Urs Müller, ETH Zurich

From 12.00 until 13.30

At CNB/F/110 (Lunch) + CNB/F/100.9 (Seminar), ETH Zurich

Universitätstrasse 6, 8092 Zurich

Abstract:

Intel Software Guard Extension (SGX) is an extension to the x86 instruction set that enables an application to isolate code and data in a container, called enclave. SGX hardware protects the enclave code and data against a malicious operating system, hypervisor, and even low-level firmwares. In particular, the hardware protects the confidentiality of enclave data. Side-channel information leakage is, however, a known limitation of SGX. Recent work has demonstrated that secret enclave information can be extracted from the enclave’s page-fault access pattern. However, susceptibility to other types of side-channels (e.g. information leakage via shared cache memory) was not yet investigated.

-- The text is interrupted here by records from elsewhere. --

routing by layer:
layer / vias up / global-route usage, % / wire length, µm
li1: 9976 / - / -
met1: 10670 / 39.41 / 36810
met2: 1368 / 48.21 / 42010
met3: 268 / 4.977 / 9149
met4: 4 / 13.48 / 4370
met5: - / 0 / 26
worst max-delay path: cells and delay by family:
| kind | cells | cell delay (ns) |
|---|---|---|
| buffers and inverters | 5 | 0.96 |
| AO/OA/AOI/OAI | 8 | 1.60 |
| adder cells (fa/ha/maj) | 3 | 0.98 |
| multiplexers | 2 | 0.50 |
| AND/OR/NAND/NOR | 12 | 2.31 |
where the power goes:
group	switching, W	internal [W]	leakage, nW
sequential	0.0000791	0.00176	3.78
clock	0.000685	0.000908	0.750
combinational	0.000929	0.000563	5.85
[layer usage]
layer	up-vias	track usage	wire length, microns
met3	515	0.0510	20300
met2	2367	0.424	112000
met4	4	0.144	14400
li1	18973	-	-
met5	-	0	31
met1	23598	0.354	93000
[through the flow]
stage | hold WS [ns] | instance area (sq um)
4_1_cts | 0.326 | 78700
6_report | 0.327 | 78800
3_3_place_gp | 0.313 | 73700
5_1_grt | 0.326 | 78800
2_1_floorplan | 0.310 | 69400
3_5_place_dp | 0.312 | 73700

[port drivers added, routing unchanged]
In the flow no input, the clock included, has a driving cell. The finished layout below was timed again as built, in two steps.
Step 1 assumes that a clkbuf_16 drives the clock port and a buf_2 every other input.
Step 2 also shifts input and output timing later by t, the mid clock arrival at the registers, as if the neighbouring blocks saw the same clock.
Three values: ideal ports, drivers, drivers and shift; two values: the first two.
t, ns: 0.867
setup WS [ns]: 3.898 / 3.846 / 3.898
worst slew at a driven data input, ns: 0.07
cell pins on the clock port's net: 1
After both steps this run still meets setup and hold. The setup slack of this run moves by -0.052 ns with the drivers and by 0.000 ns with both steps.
What follows belongs to an exercise in optimizing a design on an open flow for small area; a production flow would make more cautious choices. RTL that was checked went through simulation tests only; none was proved equivalent to the original.

==> inputs of 06-06 <==
Design cpu, start of the top module:
module cpu (
    input wire clk,
    input wire reset,
    input wire [18:0] instr,
    output wire [18:0] pc,
    output wire halted,
    output wire rf_we,
    output wire [3:0] rf_waddr,
    output wire [18:0] rf_wdata,
    output wire dm_we,
    output wire [3:0] dm_waddr,
    output wire [18:0] dm_wdata
);
clock: 250.0 ns
lec_check: 0
cap_margin: 20
core_margin: 2
core_utilization: 65
cts_buf_list: sky130_fd_sc_hd__clkbuf_8
slew_margin: 20
run.sh (not shown) runs the stock make flow with config.mk's settings and CLKGATE_MAP_FILE= SYNTH_SCRIPT=/design/flow/synth_recipe.tcl, a recipe that flattens the netlist after the stock synthesis.
==> 04-28: changes against 06-06 <==
--- a/flow/design.v
+++ b/flow/design.v
@@ -509,17 +509,17 @@
   assign s0[16] = x0[16] ^ y0[16] ^ c0[16];
   assign c0[17] = (x0[16] & y0[16]) | (c0[16] & (x0[16] ^ y0[16]));
   assign s0[17] = x0[17] ^ y0[17] ^ c0[17];
   assign c0[18] = (x0[17] & y0[17]) | (c0[17] & (x0[17] ^ y0[17]));
   assign s0[18] = x0[18] ^ y0[18] ^ c0[18];
   assign c0[19] = (x0[18] & y0[18]) | (c0[18] & (x0[18] ^ y0[18]));
   assign q[0] = c0[19] & 1'b1;
   assign r0 = (mul | q[0]) ? s0 : x0;
-  assign p = s0;
+  assign p = r0;
 endmodule
 module fftq(input [17:0] m, output [17:0] q);
 wire fq1;
 wire fq2;
 wire fq3;
 wire fq4;
 wire fq5;
 wire fq6;
@@ -1047,49 +1047,36 @@
     wire op_fft = (op == 4'b1011);
     wire [2:0] f  = instr[2:0];
     wire [1:0] f2 = instr[10:9];
     reg [18:0] rf [1:15];
     reg [15:1] rv;
     wire [3:0] ra1 = instr[14:11];
     wire [3:0] ra2 = instr[10:7];
     wire [3:0] wa  = op_ld ? instr[14:11] : instr[6:3];
-    reg [18:0] rd1, rd2;
-    integer j;
-    always @(*) begin
-        rd1 = 19'd0; rd2 = 19'd0;
-        for (j = 1; j < 16; j = j + 1) begin
-            rd1 = rd1 | (rf[j] & {19{rv[j] & (ra1 == j)}});
-            rd2 = rd2 | (rf[j] & {19{rv[j] & (ra2 == j)}});
-        end
-    end
+    wire [15:0] rvx = {rv, 1'b0};
+    wire [18:0] rd1 = rvx[ra1] ? rf[ra1] : 19'd0;
+    wire [18:0] rd2 = rvx[ra2] ? rf[ra2] : 19'd0;
     wire rf_wen = run & (op_r | op_i | op_ld) & (wa != 4'd0);
     reg [18:0] dm [0:15];
     reg [15:0] dv;
     wire [3:0] da = instr[3:0];
     reg [18:0] dinit;
     always @(*) begin
         case (da)
             4'd0: dinit = 19'd5;
             4'd1: dinit = 19'h1A2B6;
             4'd4: dinit = 19'd3;
             default: dinit = 19'd0;
         endcase
     end
-    reg [18:0] dmr;
-    integer m;
-    always @(*) begin
-        dmr = dinit & {19{~dv[da]}};
-        for (m = 0; m < 16; m = m + 1)
-            dmr = dmr | (dm[m] & {19{dv[m] & (da == m)}});
-    end
+    wire [18:0] dmr = dv[da] ? dm[da] : dinit;
     wire dm_wen = run & (op_st | op_enc | op_fft);
-    wire a_sub = op_b | f[0];
-    wire [18:0] ay = op_i ? {19{f2 == 2'b01}} : (rd2 ^ {19{a_sub}});
-    wire acin = op_i ? (f2 == 2'b00) : a_sub;
+    wire [18:0] ay = op_r ? (rd2 ^ {19{f[0]}}) : {19{f2 == 2'b01}};
+    wire acin = op_r ? f[0] : (f2 == 2'b00);
     wire [19:0] ac;
     wire [18:0] asum;
     assign ac[0] = acin;
     genvar k;
     generate
         for (k = 0; k < 19; k = k + 1) begin : add
             assign asum[k] = rd1[k] ^ ay[k] ^ ac[k];
             assign ac[k+1] = (rd1[k] & ay[k]) | (ac[k] & (rd1[k] ^ ay[k]));
@@ -1116,36 +1103,28 @@
     wire [17:0] fq;
     fftq fq0 (.m({fv[17:1], 1'b1}), .q(fq));   
     wire f_odd = dmr[0];
     wire f_inv = dmr[2] & (dmr[0] | ~dmr[1]);
     wire [18:0] fb = f_odd ? {1'b0, fq} : fv;
     wire f_m1 = &dmr;                           
     wire f_dec = f_odd & f_inv & fs & ~f_m1;
     wire f_inc = f_odd ? (f_inv & (~fs | f_m1)) : (fs ^ f_inv);
-    wire [19:0] ft;
-    wire [18:0] fres;
-    assign ft[0] = f_inc | f_dec;
-    generate
-        for (k = 0; k < 19; k = k + 1) begin : fid
-            assign fres[k] = fb[k] ^ ft[k];
-            assign ft[k+1] = ft[k] & (fb[k] ^ f_dec);
-        end
-    endgenerate
+    wire [18:0] fres = f_dec ? (fb - 19'd1) : (fb + {18'd0, f_inc});
     reg [3:0] sp;
     reg [4:0] stk [0:14];
     wire s_full = (sp == 4'd0);
     wire s_empty = (sp == 4'd15);
     wire [4:0] stop = stk[sp];
     wire do_call = run & op_cal & ~s_full;
     wire do_ret  = run & op_ret & ~s_empty;
-    wire eq = ~|asum;
+    wire eq = (rd1 == rd2);
     wire taken = op_b & (instr[0] ? ~eq : eq);
     wire [4:0] ib = (op_ret & ~s_empty) ? stop : pcr[4:0];
-    wire [5:0] inc = {&ib, ib[4:0] ^ {&ib[3:0], &ib[2:0], &ib[1:0], ib[0], 1'b1}};
+    wire [5:0] inc = {1'b0, ib} + 6'd1;
     wire [10:0] pnext = (op_j | (op_cal & ~s_full)) ? instr[10:0] :
                         taken ? {4'd0, instr[7:1]} : {5'd0, inc};
     always @(posedge clk or posedge reset) begin
         if (reset) pcr <= 11'd0;
         else if (run) pcr <= pnext;
     end
     always @(posedge clk or posedge reset) begin
         if (reset) sp <= 4'd15;
Settings changed: CORE_UTILIZATION 65 to 40, CTS_BUF_LIST sky130_fd_sc_hd__clkbuf_8 to not set.
==> comparison table <==
	04-28	06-06
Source-to-sink clock delay at the later pin of the worst-skew pair	640 ps	760 ps
Outcome	no timing/DRC/antenna violations	no timing/DRC/antenna violations
Final worst clock skew	39.4 ps	48.6 ps
Root buffer cell	sky130_fd_sc_hd__clkbuf_16	sky130_fd_sc_hd__clkbuf_8
Worst path bufs/invs	40	46
Portion of synthesized cell area occupied by the leading cell type	42.6%	44.4%
Post-synthesis xor/xnor area fraction	1.14%	1.74%
Met1 Resource Use GR	34.6%	59.0%
Area grow syn2layout	11.0%	10.2%
Core area	116000 µm²	68500 µm²
Number of vias in the routed layout	32.0k	37.8k
Only the layout flow was run in 06-06; the RTL was not checked for function there.

-- re-timing with driven ports --
In the flow no input, the clock included, has a driving cell. The finished layouts below were timed again as built, in two steps.
Step 1: set_driving_cell puts a clkbuf_16 on clk and a buf_2 on each other input, an assumption about the parent block.
Step 2 times the ports against the registers' clock, not the clock port: input delays grow and output delays shrink by t, the midpoint of the rising clock arrivals with the driver on.
Three values: no drivers, after step 1, after step 2; two values: the first two.
run	shift t [ns]	slack for setup (ns)	worst setup path at the end	latest minus earliest clock arrival (ns)	slew at the worst register clock pin (ns)
06-06	0.804	62.649 / 62.628 / 62.628	input to output	0.049 / 0.049	0.09 / 0.09
04-28	0.684	66.413 / 66.369 / 66.369	input to output	0.040 / 0.040	0.07 / 0.07
After both steps every run listed still meets setup and hold. For 04-28, which loses most, drivers alone change the setup slack by -0.044 ns; drivers and shift together by -0.044 ns.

In this thesis we aim to bridge this gap and investigate a side-channel based on cache memory access monitoring. In particular, we demonstrate that SGX is indeed vulnerable to cache attacks. By observing the cache access pattern of an enclave an attacker can extract confidential enclave data. Our goal was to design an attack that is hard to mitigate using known defenses. We therefore do not rely on interrupting the enclave. This approach raises some significant challenges. We therefore designed and implemented a novel attack technique that leverages the availability of hardware performance counters in the SGX attacker model.

We demonstrate the effectiveness of our attack on two use cases; extraction of a 2048-bit RSA private key during decryption, and leaking information about human genome sequences during genomic indexing. Moreover, we show that our attack bypasses all known (practical) defenses.